▶ EXERCISE REQUIREMENTS
Identify all lines in the listing that include the word "inverters", and copy them out.

▶ SOURCE DATA
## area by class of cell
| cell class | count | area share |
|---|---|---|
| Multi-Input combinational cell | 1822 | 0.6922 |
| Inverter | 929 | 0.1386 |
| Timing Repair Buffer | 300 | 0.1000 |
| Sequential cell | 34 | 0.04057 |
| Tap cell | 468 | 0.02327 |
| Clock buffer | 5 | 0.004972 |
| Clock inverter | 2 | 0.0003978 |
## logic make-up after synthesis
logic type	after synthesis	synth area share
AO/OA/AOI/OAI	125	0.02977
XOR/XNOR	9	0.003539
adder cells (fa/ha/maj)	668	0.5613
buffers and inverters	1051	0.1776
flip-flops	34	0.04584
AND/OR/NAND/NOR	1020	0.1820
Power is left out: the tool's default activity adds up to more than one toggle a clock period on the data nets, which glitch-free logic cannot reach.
File: src/rtl/core/m2r_pkg.sv
// Shared types, widths and constants for the masked polar-to-rectangular converter.
// Holds the CORDIC angle table, the fixed-point constants and the saturation helper.
// No dependencies.
package m2r_pkg;

    localparam int SAMPLE_WIDTH    = 16;
    localparam int ROT_STAGES      = 16;
    localparam int STG_W           = (ROT_STAGES > 1) ? $clog2(ROT_STAGES) : 1;

    // scaled product width before clipping to 32 bits
    localparam int PROD_W          = SAMPLE_WIDTH + 16;

    localparam int FRAC_EXTRA      = 16;
    localparam int XW              = 50;   // CORDIC x/y datapath
    localparam int ZW              = 34;   // residual angle

    // about 2^39/pi: Q24.8 radians -> 32-bit binary angle (bits 16..47)
    localparam logic [47:0] PHASE_K   = 48'd174992710548;
    // 1/gain in Q0.16
    localparam logic signed [16:0] INV_GAIN = 17'sd39797;

    // configuration register indexes
    localparam logic [1:0] REG_POLAR_MODE   = 2'd0;
    localparam logic [1:0] REG_FIRST_SCALE  = 2'd1;
    localparam logic [1:0] REG_SECOND_SCALE = 2'd2;

    localparam logic signed [15:0] SCALE_ONE = 16'sd256;

    // atan(2^-i) in binary angle units (2^32 per turn)
    localparam logic [31:0] ATAN_TBL [32] = '{
        32'd536870912, 32'd316933406, 32'd167458907, 32'd85004756,
        32'd42667331,  32'd21354465,  32'd10679838,  32'd5340245,
        32'd2670163,   32'd1335087,   32'd667544,    32'd333772,
        32'd166886,    32'd83443,     32'd41722,     32'd20861,
        32'd10430,     32'd5215,      32'd2608,      32'd1304,
        32'd652,       32'd326,       32'd163,       32'd81,
        32'd41,        32'd20,        32'd10,        32'd5,
        32'd3,         32'd1,         32'd1,         32'd0
    };

    typedef struct packed {
        logic               polar;
        logic               keep;
        logic signed [31:0] a;
        logic signed [31:0] b;
    } m2r_side_t;

    typedef struct packed {
        logic signed [XW-1:0] x;
        logic signed [XW-1:0] y;
        logic signed [ZW-1:0] z;
    } m2r_rot_t;

    function automatic logic signed [31:0] m2r_sat32(input logic signed [63:0] v);
        logic signed [31:0] r;
        if (v > 64'sd2147483647) begin
            r = 32'sh7FFF_FFFF;
        end else if (v < -64'sd2147483648) begin
            r = 32'sh8000_0000;
        end else begin
            r = v[31:0];
        end
        return r;
    endfunction

endpackage

File: src/rtl/core/m2r_cell.sv
// One CORDIC rotation cell: a micro-rotation by +-atan(2^-k) per transaction.
// Cells are chained; stage_idx is tied to a constant per instance. Uses m2r_pkg.
module m2r_cell (
    input  logic                      aclk,
    input  logic                      aresetn,
    input  logic [m2r_pkg::STG_W-1:0] stage_idx,
    input  logic                      up_valid,
    output logic                      up_ready,
    input  m2r_pkg::m2r_rot_t         up_rot,
    input  m2r_pkg::m2r_side_t        up_side,
    output logic                      dn_valid,
    input  logic                      dn_ready,
    output m2r_pkg::m2r_rot_t         dn_rot,
    output m2r_pkg::m2r_side_t        dn_side
);
    import m2r_pkg::*;

    logic                 vld_reg;
    m2r_rot_t             rot_reg, rot_next;
    m2r_side_t            side_reg;
    logic signed [XW-1:0] xi, yi, dx, dy;
    logic signed [ZW-1:0] zi, da;

    assign up_ready = ~vld_reg | dn_ready;
    assign dn_valid = vld_reg;
    assign dn_rot   = rot_reg;
    assign dn_side  = side_reg;

    always_comb begin
        xi = up_rot.x;
        yi = up_rot.y;
        zi = up_rot.z;
        dx = yi >>> stage_idx;
        dy = xi >>> stage_idx;
        da = ZW'(ATAN_TBL[5'(stage_idx)]);
        if (!zi[ZW-1]) begin
            rot_next.x = xi - dx;
            rot_next.y = yi + dy;
            rot_next.z = zi - da;
        end else begin
            rot_next.x = xi + dx;
            rot_next.y = yi - dy;
            rot_next.z = zi + da;
        end
    end

    always_ff @(posedge aclk) begin
        if (!aresetn) begin
            vld_reg <= 1'b0;
        end else if (up_ready) begin
            vld_reg <= up_valid;
        end
    end

    always_ff @(posedge aclk) begin
        if (up_ready && up_valid) begin
            rot_reg  <= rot_next;
            side_reg <= up_side;
        end
    end

endmodule

File: config.mk
export PLATFORM = sky130hd
export DESIGN_NAME = m2r_cell
export DESIGN_NICKNAME = d
export VERILOG_FILES = /design/src/rtl/core/m2r_pkg.sv /design/src/rtl/core/m2r_cell.sv
export SDC_FILE = /design/constraint.sdc
export NUM_CORES = 1
export LEC_CHECK = 0
export ABC_AREA = 1
export BUFFER_PORTS_ARGS = -buffer_cell sky130_fd_sc_hd__buf_2
export CAP_MARGIN = 10
export CORE_MARGIN = 3
export CORE_UTILIZATION = 48
export CTS_CLUSTER_SIZE = 40
export DETAILED_ROUTE_END_ITERATION = 6
export GPL_ROUTABILITY_DRIVEN = 0
export PLACE_DENSITY_LB_ADDON = 0.08
export SETUP_SLACK_MARGIN = 0.2
export SLEW_MARGIN = 40
export SYNTH_ARGS = -nofsm -noshare
export SYNTH_HDL_FRONTEND = slang
export SYNTH_SLANG_ARGS = --single-unit
export TNS_END_PERCENT = 30
File: constraint.sdc
create_clock -name aclk -period 20.8 [get_ports aclk]
set_input_delay 6.24 -clock aclk [delete_from_list [all_inputs] [get_ports aclk]]
set_output_delay 6.24 -clock aclk [all_outputs]
set_load 0.05 [all_outputs]
==> key figures <==
Outcome
  – Status: finished clean

Die
  – Initial core utilization: 48.83%
  – IO Count: 410
  – Core ar.: ~0.047 mm²
  – Num rows: 79
  – Die Wd: 224.3 µm
  – Die ar.: 0.05032 mm²
  – Die height: 224.3 µm

Drt
  – DR WL/cell: 17.87 µm
  – Total Wirelength: around 80 mm
  – Final ANT Viol Nets: 0
  – Top sig layer: met4
  – Met2 WL: 35.77 mm
  – Metal-1 WL: 34.65 mm
  – Overall via count from detail_route: approximately 25000
  – DR WL met3: 7.007 mm
  – Vias/cell: 5.574
  – Residual DRC count: 0
  – 1st-iter DRT viols: 2518
  – DR pass1 iterations: 6

Synthesis
  – Yosys cell types: 48
  – Syn. warnings: 0
  – Syn Area/Cell: roughly 6.5 µm²
  – Mapped Area: 0.02288 mm²
  – Syn nets: 3849
  – Synthesis-stage register bit count: around 200
  – Synthesized instance count: 3496
  – Sequential area share after synthesis: 26.34%

Worst setup path
  – CP Buf/Inv Count: 3
  – Crit. End Element: output pin
  – Top Family by Delay on Critical Path: buffers and inverters
  – Slowest CP cell: buf_2
  – Critical Path Max Stage Delay: 220 ps
  – Crit path required time: approximately 15000 ps
  – Critical path's most frequent cell: buf_2
  – Worst EP arrival: between 6000 and 7000 ps
  – WS Path Type: input port to output pin
  – Critical path cell sequence: buf_2 > inv_1 > nand2_1 > buf_2
  – CP Launch Type: input port
  – Worst Path Max Fanout: 2

Timing
  – Min Tclk post-route: 12990 ps
  – WHS: 563.9 ps
  – Slew Viols, Final: 0
  – Unrepaired setup endpoints after global routing: false
  – Final setup viols: 0
  – Slew headroom: around 45%
  – Clk_skew: 14.24 ps
  – Final Cycle Share: roughly 62%
  – FMAX: ~77 MHz
  – Fin. Hold Viols: 0
  – Worst-margin pin slew: 814.2 ps
  – Setup TNS: 0 ps

Cells and area
  – Area delta synth->final: 13.66%
  – Multi-input gate area: 0.01517 mm²
  – Share of cells above drive strength 1: between 10% and 20%
  – Nets: 4185
  – Design area: 0.02600 mm²
  – Sequential cell area: between 0.006 and 0.007 mm²
  – Fill cell count: 4946

Place
  – Post-DP HPWL: ~65 mm
  – Port Buffers: 409
  – Post-DP Area: 0.02525 mm²

Hold path
  – Worst hold path type: flip-flop to flip-flop

CTS
  – H-tree depth: 1
  – Post-CTS setup buffers: 0
  – Root buffer cell: clkbuf_16
  – CTS tree: built
  – CTS Buffer Depth: 3
  – Cts repair resizes: 0
  – CTS Buf Count: 23
  – Clock-pin slew on the worst setup and hold paths: 60 ps
  – Post-CTS Hold Buffers: 0
  – Clk_lat worst skew: 540 ps
  – Clk sink count: 201

GRT
  – Initial antenna violation count: 11
  – Vias in the first global route: approximately 23000
  – GRT Residual Overflow: 0
  – First-pass GRT wire length: 120.4 mm
  – Gr usage total: 30.03%
  – Largest net degree at the start of global routing: 107

Power
  – VDD IR max: 0.00007831 V
  – Leakage: 12.45 nW
  – Pwr Density: about 80 mW/mm²

Run
  – Max-cap viol count: 0
-- worst paths after layout --
path / start / end / slack [ps] / cells past startpoint
setup reg to reg: dn_valid / dn_rot[132] / 18760 / 3
hold / removal: dn_valid / dn_valid / 560 / 2
hold reg to reg: dn_valid / dn_valid / 560 / 2
setup / recovery: dn_ready / up_ready / 7810 / 4
-- routing by layer --
layer,GRT usage [%],vias up
met1,43.02,11230
met3,3.276,133
met5,0,-
met4,9.330,0
met2,47.90,1052
li1,-,12480
-- cell usage after synthesis (all sizes together) --
cell    count  share of area, %
xnor2      68               2.6
clkbuf     32              0.53
or2         4              0.11
inv       300               4.9
o31a        2             0.077
ha        142               7.8
nand3     580                13
a211oi      4              0.13
nand3b      6              0.20
o21bai     13              0.43
nor3       31              0.72
fa          3              0.26
nand2    1051                17
o211ai     15              0.49
a311oi      4              0.15
a31oi      27              0.74
nor2      356               6.1
o221ai      6              0.23
edfxtp    200                26
xor2      143               5.5
a21o       31               1.0
o22ai       1             0.027
a21boi     11              0.36
nand4      30              0.82
a21oi     191               4.2
nor4        8              0.25
o21ai     145               3.4
buf        78               2.0
and3        4              0.11
dfxtp       1             0.088
o21a        9              0.30
-- cells in the final DEF (no fill, tap or decap), drive strengths merged, types with 2 or more instances in the layout --
cell type	Yosys	routed
nand3b	6	6
a21boi	11	11
fa	3	3
inv	300	300
and3	4	4
o21ai	145	145
a21oi	191	191
nand3	580	580
o221ai	6	6
nor4	8	8
o21bai	13	13
xnor2	68	68
nor2	356	356
buf	78	421
or2	4	4
bufinv	0	2
nor3	31	31
clkbuf	32	29
edfxtp	200	200
clkinv	0	10
o31a	2	2
a21o	31	31
a211oi	4	4
a311oi	4	4
diode	0	11
o211ai	15	15
a31oi	27	27
xor2	143	143
ha	142	142
nand4	30	30
o21a	9	9
nand2	1051	1051
-- kinds of logic after synthesis --
logic type	count (synthesis)	synth area share [%]
fa+ha+maj	145	8.029
compound gates	459	11.59
flops	201	26.34
xor+xnor	211	8.078
simple gates	2070	38.54
buf+inv	410	7.422
-- flip-flops by register name, indices dropped and copies added (netlist names) --
name,count
dn_rot,134
dn_valid,1
dn_side,66
-- area by class of cell --
class | count | area share, %
multi-input combinational | 2885 | 58.35
inverter | 300 | 4.355
clock inverter | 12 | 0.4379
sequential | 201 | 23.17
clock buffer | 29 | 2.300
timing repair buffer | 421 | 8.353
tap | 607 | 2.921
antenna | 11 | 0.1059
-- power by group --
group	switching, mW	internal [mW]	leakage (nW)
clock network	0.165	0.228	0.352
registers	0.0151	0.550	1.94
logic	0.783	0.305	10.2
-- per-stage QoR --
| stage | util [%] | std cells | power [mW] | setup slack, ps |
|---|---|---|---|---|
| after floorplan | - | 3496 | 1.389 | 4096 |
| after global placement | 53.83 | 4414 | 1.641 | 7841 |
| after detailed placement | 53.90 | 4414 | 1.642 | 7833 |
| after CTS | 55.42 | 4455 | 2.047 | 7831 |
| after global routing | 55.50 | 4466 | 2.175 | 7775 |
| final | 55.50 | 4466 | 2.046 | 7812 |
-- worst reg2reg max path: cells and delay by family (launching register included) --
| family | cells | cell delay [ps] |
|---|---|---|
| flip-flops | 1 | 340 |
| AO/OA/AOI/OAI | 1 | 150 |
| buffers and inverters | 2 | 1090 |
(Power assumes the default switching activity.)
<file path="src/rtl/core/m2r_pkg.sv">
// Shared types, widths and constants for the masked polar-to-rectangular converter.
// Holds the CORDIC angle table, the fixed-point constants and the saturation helper.
// No dependencies.
package m2r_pkg;

    localparam int SAMPLE_WIDTH    = 16;
    localparam int ROT_STAGES      = 16;
    localparam int STG_W           = (ROT_STAGES > 1) ? $clog2(ROT_STAGES) : 1;

    // scaled product width before clipping to 32 bits
    localparam int PROD_W          = SAMPLE_WIDTH + 16;

    localparam int FRAC_EXTRA      = 16;
    localparam int XW              = 50;   // CORDIC x/y datapath
    localparam int ZW              = 34;   // residual angle

    // about 2^39/pi: Q24.8 radians -> 32-bit binary angle (bits 16..47)
    localparam logic [47:0] PHASE_K   = 48'd174992710548;
    // 1/gain in Q0.16
    localparam logic signed [16:0] INV_GAIN = 17'sd39797;

    // configuration register indexes
    localparam logic [1:0] REG_POLAR_MODE   = 2'd0;
    localparam logic [1:0] REG_FIRST_SCALE  = 2'd1;
    localparam logic [1:0] REG_SECOND_SCALE = 2'd2;

    localparam logic signed [15:0] SCALE_ONE = 16'sd256;

    // atan(2^-i) in binary angle units (2^32 per turn)
    localparam logic [31:0] ATAN_TBL [32] = '{
        32'd536870912, 32'd316933406, 32'd167458907, 32'd85004756,
        32'd42667331,  32'd21354465,  32'd10679838,  32'd5340245,
        32'd2670163,   32'd1335087,   32'd667544,    32'd333772,
        32'd166886,    32'd83443,     32'd41722,     32'd20861,
        32'd10430,     32'd5215,      32'd2608,      32'd1304,
        32'd652,       32'd326,       32'd163,       32'd81,
        32'd41,        32'd20,        32'd10,        32'd5,
        32'd3,         32'd1,         32'd1,         32'd0
    };

    typedef struct packed {
        logic               polar;
        logic               keep;
        logic signed [31:0] a;
        logic signed [31:0] b;
    } m2r_side_t;

    typedef struct packed {
        logic signed [XW-1:0] x;
        logic signed [XW-1:0] y;
        logic signed [ZW-1:0] z;
    } m2r_rot_t;

    function automatic logic signed [31:0] m2r_sat32(input logic signed [63:0] v);
        logic signed [31:0] r;
        if (v > 64'sd2147483647) begin
            r = 32'sh7FFF_FFFF;
        end else if (v < -64'sd2147483648) begin
            r = 32'sh8000_0000;
        end else begin
            r = v[31:0];
        end
        return r;
    endfunction

endpackage

</file>
<file path="src/rtl/core/m2r_front.sv">
// Front end: scaling multiply, phase-to-angle multiply, quadrant fold.
// Three handshaked stages feeding the CORDIC cell chain. Uses m2r_pkg.
module m2r_front (
    input  logic                                    aclk,
    input  logic                                    aresetn,
    input  logic                                    polar_mode,
    input  logic signed [15:0]                      first_scale,
    input  logic signed [15:0]                      second_scale,
    input  logic                                    s_valid,
    output logic                                    s_ready,
    input  logic signed [m2r_pkg::SAMPLE_WIDTH-1:0] first_raw,
    input  logic signed [m2r_pkg::SAMPLE_WIDTH-1:0] second_raw,
    input  logic                                    keep_voxel,
    output logic                                    dn_valid,
    input  logic                                    dn_ready,
    output m2r_pkg::m2r_rot_t                       dn_rot,
    output m2r_pkg::m2r_side_t                      dn_side
);
    import m2r_pkg::*;

    logic               vld0_reg, vld1_reg, vld2_reg;
    logic               rdy0, rdy1, rdy2;
    m2r_side_t          side0_reg, side0_next;
    m2r_side_t          side1_reg, side2_reg;
    logic [47:0]        plo_reg, plo_next;
    logic [31:0]        phi_reg, phi_next;
    logic signed [47:0] xm_reg, xm_next;
    m2r_rot_t           rot2_reg, rot2_next;

    logic signed [15:0]     s1_eff, s2_eff;
    logic signed [PROD_W-1:0] pa, pb;
    logic [47:0]            ang_sum;
    logic signed [31:0]     ang;
    logic signed [ZW-1:0]   z0;
    logic signed [XW-1:0]   x0;

    assign rdy2     = ~vld2_reg | dn_ready;
    assign rdy1     = ~vld1_reg | rdy2;
    assign rdy0     = ~vld0_reg | rdy1;
    assign s_ready  = rdy0;
    assign dn_valid = vld2_reg;
    assign dn_rot   = rot2_reg;
    assign dn_side  = side2_reg;

    // stage 0: scale both components (zero scale means 1.0)
    always_comb begin
        s1_eff = (first_scale == 16'sd0) ? SCALE_ONE : first_scale;
        s2_eff = (second_scale == 16'sd0) ? SCALE_ONE : second_scale;
        pa = first_raw * s1_eff;
        pb = second_raw * s2_eff;
        side0_next.polar = polar_mode;
        side0_next.keep  = keep_voxel;
        side0_next.a     = m2r_sat32(64'(pa));
        side0_next.b     = m2r_sat32(64'(pb));
    end

    // stage 1: phase * PHASE_K split in two partial products, magnitude * 1/gain
    always_comb begin
        plo_next = 48'(side0_reg.b[15:0]) * PHASE_K;
        phi_next = {{16{side0_reg.b[31]}}, side0_reg.b[31:16]} * PHASE_K[31:0];
        xm_next  = side0_reg.a * INV_GAIN;
    end

    // stage 2: binary angle, fold into [-quarter, +quarter] turn
    always_comb begin
        ang_sum = plo_reg + {phi_reg, 16'd0};
        ang     = ang_sum[47:16];
        z0      = ZW'(ang);
        x0      = XW'(xm_reg);
        rot2_next.y = '0;
        if (ang > 32'sd1073741824) begin
            rot2_next.z = z0 - (ZW'(1) <<< 31);
            rot2_next.x = -x0;
        end else if (ang < -32'sd1073741824) begin
            rot2_next.z = z0 + (ZW'(1) <<< 31);
            rot2_next.x = -x0;
        end else begin
            rot2_next.z = z0;
            rot2_next.x = x0;
        end
    end

    always_ff @(posedge aclk) begin
        if (!aresetn) begin
            vld0_reg <= 1'b0;
            vld1_reg <= 1'b0;
            vld2_reg <= 1'b0;
        end else begin
            if (rdy0) begin
                vld0_reg <= s_valid;
            end
            if (rdy1) begin
                vld1_reg <= vld0_reg;
            end
            if (rdy2) begin
                vld2_reg <= vld1_reg;
            end
        end
    end

    always_ff @(posedge aclk) begin
        if (rdy0 && s_valid) begin
            side0_reg <= side0_next;
        end
        if (rdy1 && vld0_reg) begin
            side1_reg <= side0_reg;
            plo_reg   <= plo_next;
            phi_reg   <= phi_next;
            xm_reg    <= xm_next;
        end
        if (rdy2 && vld1_reg) begin
            side2_reg <= side1_reg;
            rot2_reg  <= rot2_next;
        end
    end

endmodule

</file>
<file path="config.mk">
export PLATFORM = sky130hd
export DESIGN_NAME = m2r_front
export DESIGN_NICKNAME = d
export VERILOG_FILES = /design/src/rtl/core/m2r_pkg.sv /design/src/rtl/core/m2r_front.sv
export SDC_FILE = /design/constraint.sdc
export NUM_CORES = 2
export LEC_CHECK = 0
export BUFFER_PORTS_ARGS = -buffer_cell sky130_fd_sc_hd__buf_2
export CAP_MARGIN = 20
export CORE_MARGIN = 2
export CORE_UTILIZATION = 50
export CTS_CLUSTER_SIZE = 14
export DETAILED_ROUTE_END_ITERATION = 8
export PLACE_DENSITY_LB_ADDON = 0.08
export SLEW_MARGIN = 15
export SYNTH_ARGS = -nofsm -noshare
export SYNTH_HDL_FRONTEND = slang
export SYNTH_SLANG_ARGS = --single-unit
export TNS_END_PERCENT = 50
</file>
<file path="constraint.sdc">
create_clock -name aclk -period 35.2 [get_ports aclk]
set_input_delay 5.28 -clock aclk [delete_from_list [all_inputs] [get_ports aclk]]
set_output_delay 5.28 -clock aclk [all_outputs]
set_load 0.05 [all_outputs]
</file>
==> flow_metrics.tcl <==
set metrics [dict create \
    outcome "finished, final reports clean" \
    core-area_um2 118000 \
    ant_nets 0 \
    grt.overflow.total 0 \
    post_cts_buffers 0 \
    r2r-start "side0_reg[4]" \
    finalHoldViolations 0 \
    cts_resized 0 \
    num_antenna_cells 0 \
    grt_antenna_before_repair 0 \
    tns_ps 0 \
    cp.required_ps 35570 \
    synth_seq_cells 389 \
    io_buffers 221 \
    cts_buffers 48 \
    ys_async_sr_fraction_pct 0 \
    drv_slew 0 \
    register_area_um2 11700 \
    synth_cell_types 75 \
    max_freq_mhz 82.8 \
    ios 272 \
    hold_start "side1_reg[56]" \
    tightest_slew_ps 972 \
    netlist_area_um2 59500 \
    initial_utilization_pct 50.4 \
    die_width_um 349 \
    dr.first_iter.drc_count 1954 \
    worstPathArrival_ps 12450 \
    hold_class "reg2reg" \
    root_buffer "clkbuf_16" \
    synth-edff-count 386 \
    critPathMaxFanout 17 \
    startpoint "second_scale[0]" \
    vias_per_cell 5.09 \
    yosysWarningCount 0 \
    syn_avg_cell_area_um2 10.7 \
    largest_reg_flops 82 \
    path_class "in2reg" \
    grt_pass1_wl_mm 224 \
    grt_pass1_vias 40700 \
    setup_viol 0 \
    cap_violations 0 \
    num_rows 126 \
    slowest_stage "a41o_1" \
    cpPeakStageDelay_ps 660 \
    drc 0 \
    clk_pin_slew_ps 70 \
    syn_inst 5582 \
    yosysSeqAreaShare_pct 19.6 \
    period_share_pct 34.3 \
    synthFlopType "edfxtp_1" \
    cts_sinks 389 \
    multiInputGateArea_um2 41600 \
    dpl.hpwl_mm 115 \
    rsz0062_at_grt "no" \
    htree_levels 2 \
    drt-total-wl_mm 137 \
    drive_gt1_share_pct 5.66 \
    fill_cells 10600 \
    dr.pass1.iters 7 \
    clock_latency_ps 660 \
    areaGrowthSynthToFinish_pct 7.05 \
    fin_crit_ps 12080 \
    wl_per_cell_um 18.6 \
    place_congestion 0.936 \
    nets 7677 \
    grt_use_total_pct 23.7 \
    crit_path_start_kind "input pin" \
    endpoint_kind "flop" \
    die-area_um2 122000 \
    vias 37400 \
    grt_max_degree 76 \
    die_height_um 349 \
    hold_buffers 0 \
    clockBufferDepth 3 \
    cts_tree "built" \
    crit_path_frequent_cell "fa_1" \
    finClkSkew_ps 50.7 \
    slew_headroom_pct 33.6 \
]
[cells in the mapped netlist (7+ instances only)]
cell       number  area, um^2
or4_1          11        82.6
fa_1         1098       22000
nand2_1       281        1050
or3_1          15        93.8
nor3_1         60         300
inv_1        1540        5780
and3_1         17         106
nor4_1         23         144
and2_1        260        1630
o21ai_0        68         340
o31ai_1         9        67.6
nand2b_1       34         213
a21o_1         62         465
a2111oi_0       9        78.8
edfxtp_1      386       11600
o21a_1         44         330
a21oi_1       167         836
a211oi_1       13        97.6
clkbuf_1       82         308
nor2_1        146         548
o21bai_1       23         173
a21boi_0       11        82.6
ha_1          735        9200
o211ai_1        7        52.6
nand3_1        25         125
buf_4          53         398
xor2_1         87         762
xnor2_1       156        1370
or2_2           8        50.1
nor2b_1        27         169
nand4_1        13        81.3
[critical path: cells and delay by family]
kind,cells,cell delay (ps)
AO/OA/AOI/OAI,8,2320
adder cells (fa/ha/maj),7,3290
AND/OR/NAND/NOR,4,1010
XOR/XNOR,1,80
buffers and inverters,6,440
[area by class of cell]
| cell class | count | share of cell area, % |
|---|---|---|
| timing repair buffer | 234 | 1.89 |
| clock inverter | 32 | 0.562 |
| tap | 1536 | 3.02 |
| multi-input combinational | 3561 | 65.2 |
| clock buffer | 57 | 1.95 |
| inverter | 1540 | 9.07 |
| sequential | 389 | 18.3 |
[cells by family (layout without fill, tap and decap cells)]
group,after synthesis,count (layout),synth area share (%)
AO/OA/AOI/OAI,498,498,5.52
XOR/XNOR,243,243,3.58
adder cells (fa/ha/maj),1833,1833,52.4
buffers and inverters,1681,1863,11.0
flip-flops,389,389,19.6
multiplexers,3,3,0.0525
other,1,50,0.00630
AND/OR/NAND/NOR,934,934,7.93
[layer usage]
layer / vias to the layer above / part of all wire [%] / global-route usage [%]
li1: 17500 / - / -
met1: 19000 / 47 / 33.8
met3: 139 / 4.4 / 2.94
met2: 771 / 47 / 39.0
met5: - / 0 / 0
met4: 0 / 2.1 / 4.86
[cells in the final DEF (no fill, tap or decap), drive strengths merged, types with 87 or more instances in the layout]
cell type and count:
fa 1098, nor2 146, xor2 87, inv 1542, a21oi 169, xnor2 156
edfxtp 386, and2 260, ha 735, nand2 281, buf 234
[final timing paths]
kind	end	slack [ps]	depth (start not counted)
max	side0_reg[31]	23120	26
max reg2reg	plo_reg[47]	26810	23
min reg2reg	dn_side[56]	410	0
min	dn_side[56]	410	0
[metrics by stage]
step                util [%]  setup slack (ps)  hold WS, ps  cells  area, um^2
finish                  54.0             23120          405   7349       63700
global route            54.0             22710          418   7349       63700
CTS                     54.0             23210          405   7349       63700
detailed placement      52.6             22530          405   7260       62100
global placement        52.6             22580          400   7260       62100
floorplan                  -             16460          400   5631       59700
Power is not shown: default switching activity piles up to over one toggle a cycle in this logic, so the estimate is an artifact.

▶ SOLUTION TO THIS EXERCISE
buffers and inverters	1051	0.1776
  – Top Family by Delay on Critical Path: buffers and inverters
| buffers and inverters | 2 | 1090 |
buffers and inverters,6,440
buffers and inverters,1681,1863,11.0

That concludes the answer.